Priority setting for the implementation of artemisinin-based combination therapy policy in Tanzania: evaluation against the accountability for reasonableness framework
TypePeer reviewed; Journal article
MetadataShow full item record
Background: Priority setting for artemisinin-based antimalarial drugs has become an integral part of malaria treatment policy change in malaria-endemic countries. Although these drugs are more efficacious, they are also more costly than the failing drugs. When Tanzania changed its National Malaria Treatment Policy in 2006, priority setting was an inevitable challenge. Artemether-lumefantrine was prioritised as the first-line drug for the management of uncomplicated malaria to be available at a subsidized price at public and faith-based healthcare facilities.

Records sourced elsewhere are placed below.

<file path="src/hw/ex_consts.svh">
// Execute stage widths, multiplier step count
// and poison words for bad operand selects

`ifndef EX_CONSTS_SVH
`define EX_CONSTS_SVH

`define XLEN        32
`define REG_IDX_W   5
`define ROB_TAG_W   4
`define SHAMT_W     5

// 64-bit multiplier operand retired 8 bits per step
`define MULT_STEPS  8

`define OPA_POISON  32'hdeadface
`define OPB_POISON  32'hfacefeed

`endif

</file>
<file path="src/hw/ex_pkg.sv">
// Execute stage package
// Word and field typedefs, operation and select enums

`default_nettype none

`include "ex_consts.svh"

package ex_pkg;

    typedef logic [`XLEN-1:0]      xlen_t;
    typedef logic [2*`XLEN-1:0]    dword_t;
    typedef logic [31:0]           inst_t;
    typedef logic [`REG_IDX_W-1:0] reg_idx_t;
    typedef logic [`ROB_TAG_W-1:0] rob_tag_t;
    typedef logic [2:0]            funct3_t;

    typedef enum logic [3:0] {
        ALU_ADD, ALU_SUB, ALU_SLT, ALU_SLTU, ALU_AND,
        ALU_OR, ALU_XOR, ALU_SLL, ALU_SRL, ALU_SRA,
        ALU_MUL, ALU_MULH, ALU_MULHSU, ALU_MULHU
    } alu_func_e;

    typedef enum logic [1:0] {
        OPA_IS_RS1, OPA_IS_NPC, OPA_IS_PC, OPA_IS_ZERO
    } opa_sel_e;

    typedef enum logic [2:0] {
        OPB_IS_RS2, OPB_IS_I_IMM, OPB_IS_S_IMM,
        OPB_IS_B_IMM, OPB_IS_U_IMM, OPB_IS_J_IMM
    } opb_sel_e;

    typedef enum logic [1:0] {
        MULT_IDLE, MULT_RUN, MULT_FINISH
    } mult_state_e;

endpackage

`default_nettype wire

</file>
<file path="src/hw/ex_ifs.sv">
// fu_op_if carries the selected operation to the units
// fu_done_if carries one finished result to the arbiter

`timescale 1ns/1ps
`default_nettype none

interface fu_op_if;
    import ex_pkg::*;

    xlen_t     opa;
    xlen_t     opb;
    alu_func_e alu_func;
    xlen_t     rs1;
    xlen_t     rs2;
    funct3_t   funct3;
    logic      cond_branch;
    logic      uncond_branch;
    xlen_t     npc;
    reg_idx_t  dest_reg;
    rob_tag_t  rob_tag;

    modport src  (output opa, opb, alu_func, rs1, rs2, funct3, cond_branch,
                  uncond_branch, npc, dest_reg, rob_tag);
    modport unit (input  opa, opb, alu_func, rs1, rs2, funct3, cond_branch,
                  uncond_branch, npc, dest_reg, rob_tag);
endinterface

interface fu_done_if;
    import ex_pkg::*;

    logic     done;         // One cycle pulse
    xlen_t    result;
    logic     take_branch;
    xlen_t    npc;
    reg_idx_t dest_reg;
    rob_tag_t rob_tag;

    modport unit (output done, result, take_branch, npc, dest_reg, rob_tag);
    modport arb  (input  done, result, take_branch, npc, dest_reg, rob_tag);
endinterface

`default_nettype wire

</file>
<file path="src/hw/alu_unit.sv">
// Single-cycle ALU with registered operands

`timescale 1ns/1ps
`default_nettype none

`include "ex_consts.svh"

module alu_unit (
    input  logic    clock,
    input  logic    reset,
    input  logic    alu_en,
    fu_op_if.unit   op,
    fu_done_if.unit done_if
);
    import ex_pkg::*;

    xlen_t                opa_q, opb_q, npc_q;
    alu_func_e            func_q;
    reg_idx_t             dest_q;
    rob_tag_t             tag_q;
    logic [`SHAMT_W-1:0]  shamt;

    assign shamt = opb_q[`SHAMT_W-1:0];

    always_ff @(posedge clock) begin
        if (reset) begin
            done_if.done <= 1'b0;
        end else begin
            done_if.done <= alu_en;
        end
    end

    // Operation capture
    always_ff @(posedge clock) begin
        if (alu_en) begin
            opa_q  <= op.opa;
            opb_q  <= op.opb;
            func_q <= op.alu_func;
            npc_q  <= op.npc;
            dest_q <= op.dest_reg;
            tag_q  <= op.rob_tag;
        end
    end

    always_comb begin
        case (func_q)
            ALU_ADD:  done_if.result = opa_q + opb_q;
            ALU_SUB:  done_if.result = opa_q - opb_q;
            ALU_AND:  done_if.result = opa_q & opb_q;
            ALU_OR:   done_if.result = opa_q | opb_q;
            ALU_XOR:  done_if.result = opa_q ^ opb_q;
            ALU_SLT:  done_if.result = xlen_t'($signed(opa_q) < $signed(opb_q));
            ALU_SLTU: done_if.result = xlen_t'(opa_q < opb_q);
            ALU_SLL:  done_if.result = opa_q << shamt;
            ALU_SRL:  done_if.result = opa_q >> shamt;
            ALU_SRA:  done_if.result = $signed(opa_q) >>> shamt;
            default:  done_if.result = '0;      // Multiply codes never issue here
        endcase
    end

    assign done_if.take_branch = 1'b0;
    assign done_if.npc         = npc_q;
    assign done_if.dest_reg    = dest_q;
    assign done_if.rob_tag     = tag_q;

endmodule

`default_nettype wire

</file>
<file path="src/hw/branch_unit.sv">
// Branch unit with target adder and condition check

`timescale 1ns/1ps
`default_nettype none

module branch_unit (
    input  logic    clock,
    input  logic    reset,
    input  logic    branch_en,
    fu_op_if.unit   op,
    fu_done_if.unit done_if
);
    import ex_pkg::*;

    xlen_t    opa_q, opb_q, rs1_q, rs2_q, npc_q;
    funct3_t  funct3_q;
    logic     cond_q, uncond_q;
    reg_idx_t dest_q;
    rob_tag_t tag_q;
    logic     cond_true;

    always_ff @(posedge clock) begin
        if (reset) begin
            done_if.done <= 1'b0;
        end else begin
            done_if.done <= branch_en;
        end
    end

    always_ff @(posedge clock) begin
        if (branch_en) begin
            opa_q    <= op.opa;
            opb_q    <= op.opb;
            rs1_q    <= op.rs1;
            rs2_q    <= op.rs2;
            funct3_q <= op.funct3;
            cond_q   <= op.cond_branch;
            uncond_q <= op.uncond_branch;
            npc_q    <= op.npc;
            dest_q   <= op.dest_reg;
            tag_q    <= op.rob_tag;
        end
    end

    ////////////////////////////////////////////////////////////
    // Condition from funct3
    ////////////////////////////////////////////////////////////

    always_comb begin
        case (funct3_q)
            3'b000:  cond_true = (rs1_q == rs2_q);                   // BEQ
            3'b001:  cond_true = (rs1_q != rs2_q);                   // BNE
            3'b100:  cond_true = ($signed(rs1_q) <  $signed(rs2_q)); // BLT
            3'b101:  cond_true = ($signed(rs1_q) >= $signed(rs2_q)); // BGE
            3'b110:  cond_true = (rs1_q <  rs2_q);                   // BLTU
            3'b111:  cond_true = (rs1_q >= rs2_q);                   // BGEU
            default: cond_true = 1'b0;
        endcase
    end

    // Jumps always taken
    assign done_if.take_branch = uncond_q | (cond_q & cond_true);
    assign done_if.result      = opa_q + opb_q;
    assign done_if.npc         = npc_q;
    assign done_if.dest_reg    = dest_q;
    assign done_if.rob_tag     = tag_q;

endmodule

`default_nettype wire

</file>
<file path="src/hw/completion_arbiter.sv">
// Completion arbiter with one waiting slot per unit,
// fixed priority ALU > multiplier > branch

`timescale 1ns/1ps
`default_nettype none

module completion_arbiter (
    input  logic             clock,
    input  logic             reset,
    fu_done_if.arb           alu_done,
    fu_done_if.arb           mult_done,
    fu_done_if.arb           branch_done,
    output logic             ex_valid,
    output ex_pkg::xlen_t    ex_result,
    output ex_pkg::xlen_t    ex_npc,
    output logic             ex_take_branch,
    output ex_pkg::reg_idx_t ex_dest_reg,
    output ex_pkg::rob_tag_t ex_rob_tag,
    output logic             free_alu,
    output logic             free_mult,
    output logic             free_branch
);
    import ex_pkg::*;

    localparam int NUM_SLOTS = 3;   // Index is also the priority rank

    typedef struct packed {
        xlen_t    result;
        logic     take_branch;
        xlen_t    npc;
        reg_idx_t dest_reg;
        rob_tag_t rob_tag;
    } slot_t;

    logic [NUM_SLOTS-1:0]         in_done, full, grant;
    logic [$clog2(NUM_SLOTS)-1:0] sel;
    slot_t                        in_slot [NUM_SLOTS];
    slot_t                        slot    [NUM_SLOTS];

    assign in_done    = {branch_done.done, mult_done.done, alu_done.done};
    assign in_slot[0] = {alu_done.result, alu_done.take_branch, alu_done.npc,
                         alu_done.dest_reg, alu_done.rob_tag};
    assign in_slot[1] = {mult_done.result, mult_done.take_branch, mult_done.npc,
                         mult_done.dest_reg, mult_done.rob_tag};
    assign in_slot[2] = {branch_done.result, branch_done.take_branch, branch_done.npc,
                         branch_done.dest_reg, branch_done.rob_tag};

    // Lowest full index wins
    always_comb begin
        sel   = '0;
        grant = '0;
        for (int i = NUM_SLOTS - 1; i >= 0; i--) begin
            if (full[i]) sel = i[$clog2(NUM_SLOTS)-1:0];
        end
        if (full[sel]) grant[sel] = 1'b1;
    end

    always_ff @(posedge clock) begin
        if (reset) begin
            full                              <= '0;
            ex_valid                          <= 1'b0;
            {free_branch, free_mult, free_alu} <= '0;
        end else begin
            full                              <= (full & ~grant) | in_done;
            ex_valid                          <= |full;
            {free_branch, free_mult, free_alu} <= grant;
        end
    end

    // Slot payloads and the result port
    always_ff @(posedge clock) begin
        for (int i = 0; i < NUM_SLOTS; i++) begin
            if (in_done[i]) slot[i] <= in_slot[i];
        end
        if (|full)
            {ex_result, ex_take_branch, ex_npc, ex_dest_reg, ex_rob_tag} <= slot[sel];
    end

endmodule

`default_nettype wire

</file>
<file path="src/hw/mult_unit.sv">
// Iterative shift-add multiplier for MUL, MULH, MULHSU and MULHU

`timescale 1ns/1ps
`default_nettype none

`include "ex_consts.svh"

module mult_unit (
    input  logic    clock,
    input  logic    reset,
    input  logic    mult_en,
    fu_op_if.unit   op,
    fu_done_if.unit done_if
);
    import ex_pkg::*;

    localparam int STEP_W = 2 * `XLEN / `MULT_STEPS;   // Multiplier bits per step
    localparam int CNT_W  = $clog2(`MULT_STEPS);

    mult_state_e      state;
    logic [CNT_W-1:0] step_cnt;
    dword_t           mcand, mplier, product;
    alu_func_e        func_q;
    xlen_t            npc_q;
    reg_idx_t         dest_q;
    rob_tag_t         tag_q;
    logic             signed_a, signed_b;
    logic             load;

    assign signed_a = op.alu_func inside {ALU_MUL, ALU_MULH, ALU_MULHSU};
    assign signed_b = op.alu_func inside {ALU_MUL, ALU_MULH};
    assign load     = mult_en && (state == MULT_IDLE);

    ////////////////////////////////////////////////////////////
    // Control FSM
    ////////////////////////////////////////////////////////////

    always_ff @(posedge clock) begin
        if (reset) begin
            state    <= MULT_IDLE;
            step_cnt <= '0;
        end else begin
            case (state)
                MULT_IDLE: if (mult_en) begin
                    state    <= MULT_RUN;
                    step_cnt <= '0;
                end
                MULT_RUN: begin
                    step_cnt <= step_cnt + 1'b1;
                    if (step_cnt == CNT_W'(`MULT_STEPS - 1))
                        state <= MULT_FINISH;
                end
                default: state <= MULT_IDLE;    // FINISH lasts one cycle
            endcase
        end
    end

    // Both operands widened to 64 bits, so the low 64 product bits are exact
    always_ff @(posedge clock) begin
        if (load) begin
            mcand   <= {{`XLEN{signed_a & op.opa[`XLEN-1]}}, op.opa};
            mplier  <= {{`XLEN{signed_b & op.opb[`XLEN-1]}}, op.opb};
            product <= '0;
            func_q  <= op.alu_func;
            npc_q   <= op.npc;
            dest_q  <= op.dest_reg;
            tag_q   <= op.rob_tag;
        end else if (state == MULT_RUN) begin
            product <= product + mcand * dword_t'(mplier[STEP_W-1:0]);
            mcand   <= mcand << STEP_W;
            mplier  <= mplier >> STEP_W;
        end
    end

    assign done_if.done        = (state == MULT_FINISH);
    assign done_if.result      = (func_q == ALU_MUL) ? product[`XLEN-1:0]
                                                     : product[2*`XLEN-1:`XLEN];
    assign done_if.take_branch = 1'b0;
    assign done_if.npc         = npc_q;
    assign done_if.dest_reg    = dest_q;
    assign done_if.rob_tag     = tag_q;

endmodule

`default_nettype wire

</file>
<file path="src/hw/operand_select.sv">
// Operand A/B muxes and RV32 immediate decode

`timescale 1ns/1ps
`default_nettype none

`include "ex_consts.svh"

module operand_select (
    input  ex_pkg::xlen_t     pc,
    input  ex_pkg::xlen_t     npc,
    input  ex_pkg::xlen_t     rs1_value,
    input  ex_pkg::xlen_t     rs2_value,
    input  ex_pkg::inst_t     inst,
    input  ex_pkg::opa_sel_e  opa_select,
    input  ex_pkg::opb_sel_e  opb_select,
    input  ex_pkg::alu_func_e alu_func,
    input  logic              cond_branch,
    input  logic              uncond_branch,
    input  ex_pkg::reg_idx_t  dest_reg,
    input  ex_pkg::rob_tag_t  rob_tag,
    fu_op_if.src              op
);
    import ex_pkg::*;

    xlen_t i_imm, s_imm, b_imm, u_imm, j_imm;

    // Sign-extended immediates, one per format
    assign i_imm = {{20{inst[31]}}, inst[31:20]};
    assign s_imm = {{20{inst[31]}}, inst[31:25], inst[11:7]};
    assign b_imm = {{19{inst[31]}}, inst[31], inst[7], inst[30:25], inst[11:8], 1'b0};
    assign u_imm = {inst[31:12], 12'b0};
    assign j_imm = {{11{inst[31]}}, inst[31], inst[19:12], inst[20], inst[30:21], 1'b0};

    always_comb begin
        case (opa_select)
            OPA_IS_RS1:  op.opa = rs1_value;
            OPA_IS_NPC:  op.opa = npc;
            OPA_IS_PC:   op.opa = pc;
            OPA_IS_ZERO: op.opa = '0;
            default:     op.opa = `OPA_POISON;
        endcase
    end

    always_comb begin
        case (opb_select)
            OPB_IS_RS2:   op.opb = rs2_value;
            OPB_IS_I_IMM: op.opb = i_imm;
            OPB_IS_S_IMM: op.opb = s_imm;
            OPB_IS_B_IMM: op.opb = b_imm;
            OPB_IS_U_IMM: op.opb = u_imm;
            OPB_IS_J_IMM: op.opb = j_imm;
            default:      op.opb = `OPB_POISON;   // Codes 6 and 7
        endcase
    end

    assign op.alu_func      = alu_func;
    assign op.rs1           = rs1_value;
    assign op.rs2           = rs2_value;
    assign op.funct3        = inst[14:12];
    assign op.cond_branch   = cond_branch;
    assign op.uncond_branch = uncond_branch;
    assign op.npc           = npc;
    assign op.dest_reg      = dest_reg;
    assign op.rob_tag       = rob_tag;

endmodule

`default_nettype wire

</file>
<file path="src/hw/stage_ex.sv">
// Execute stage top level
// Operand select, ALU, branch unit, multiplier and completion arbiter

`timescale 1ns/1ps
`default_nettype none

module stage_ex (
    input  logic              clock,
    input  logic              reset,
    input  logic              alu_en,
    input  logic              mult_en,
    input  logic              branch_en,
    input  ex_pkg::xlen_t     pc,
    input  ex_pkg::xlen_t     npc,
    input  ex_pkg::xlen_t     rs1_value,
    input  ex_pkg::xlen_t     rs2_value,
    input  ex_pkg::inst_t     inst,
    input  ex_pkg::opa_sel_e  opa_select,
    input  ex_pkg::opb_sel_e  opb_select,
    input  ex_pkg::alu_func_e alu_func,
    input  logic              cond_branch,
    input  logic              uncond_branch,
    input  ex_pkg::reg_idx_t  dest_reg,
    input  ex_pkg::rob_tag_t  rob_tag,
    output logic              ex_valid,
    output ex_pkg::xlen_t     ex_result,
    output ex_pkg::xlen_t     ex_npc,
    output logic              ex_take_branch,
    output ex_pkg::reg_idx_t  ex_dest_reg,
    output ex_pkg::rob_tag_t  ex_rob_tag,
    output logic              free_alu,
    output logic              free_mult,
    output logic              free_branch
);

    fu_op_if   op_bus ();
    fu_done_if alu_done_bus ();
    fu_done_if mult_done_bus ();
    fu_done_if branch_done_bus ();

    ////////////////////////////////////////////////////////////
    // Operand selection
    ////////////////////////////////////////////////////////////

    operand_select u_operand_select (
        .pc            (pc),
        .npc           (npc),
        .rs1_value     (rs1_value),
        .rs2_value     (rs2_value),
        .inst          (inst),
        .opa_select    (opa_select),
        .opb_select    (opb_select),
        .alu_func      (alu_func),
        .cond_branch   (cond_branch),
        .uncond_branch (uncond_branch),
        .dest_reg      (dest_reg),
        .rob_tag       (rob_tag),
        .op            (op_bus.src)
    );

    ////////////////////////////////////////////////////////////
    // Functional units
    ////////////////////////////////////////////////////////////

    alu_unit u_alu (
        .clock   (clock),
        .reset   (reset),
        .alu_en  (alu_en),
        .op      (op_bus.unit),
        .done_if (alu_done_bus.unit)
    );

    branch_unit u_branch (
        .clock     (clock),
        .reset     (reset),
        .branch_en (branch_en),
        .op        (op_bus.unit),
        .done_if   (branch_done_bus.unit)
    );

    mult_unit u_mult (
        .clock   (clock),
        .reset   (reset),
        .mult_en (mult_en),
        .op      (op_bus.unit),
        .done_if (mult_done_bus.unit)
    );

    completion_arbiter u_arbiter (
        .clock          (clock),
        .reset          (reset),
        .alu_done       (alu_done_bus.arb),
        .mult_done      (mult_done_bus.arb),
        .branch_done    (branch_done_bus.arb),
        .ex_valid       (ex_valid),
        .ex_result      (ex_result),
        .ex_npc         (ex_npc),
        .ex_take_branch (ex_take_branch),
        .ex_dest_reg    (ex_dest_reg),
        .ex_rob_tag     (ex_rob_tag),
        .free_alu       (free_alu),
        .free_mult      (free_mult),
        .free_branch    (free_branch)
    );

endmodule

`default_nettype wire

</file>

Methods: This paper describes the priority-setting process, which involved the selection of a new first-line antimalarial drug in the implementation of artemisinin-based combination therapy policy. These descriptions were further evaluated against the four conditions of the accountability for reasonableness framework. According to this framework, fair decisions must satisfy a set of publicity, relevance, appeals, and revision and enforcement conditions. In-depth interviews were held with key informants using pretested interview guides, supplemented with a review of the treatment guideline. Purposeful sampling was used in order to explore the perceptions of people with different backgrounds and perspectives. The analysis followed an editing organising style.
Results: Publicity: The selection decision of artemether-lumefantrine but not the rationale behind it was publicised through radio, television, and newspaper channels in the national language, Swahili. Relevance: The decision was grounded on evidences of clinical efficacy, safety, affordability, and formulation profile. Stakeholders were not adequately involved. There was neither an appeals mechanism to challenge the decision nor enforcement mechanisms to guarantee fairness of the decision outcomes.
Conclusions: The priority-setting decision to use artemether-lumefantrine as the first-line antimalarial drug failed to satisfy the four conditions of the accountability for reasonableness framework. In our understanding, this is the first study to evaluate priority-setting decisions for new drugs in Tanzania against the accountability for reasonableness framework. In addition to the demand for enhanced stakeholder involvement, publicity, and transparency, the study also calls for the institution of formal appeals, revision, and regulatory mechanisms in the future change of malaria treatment policies.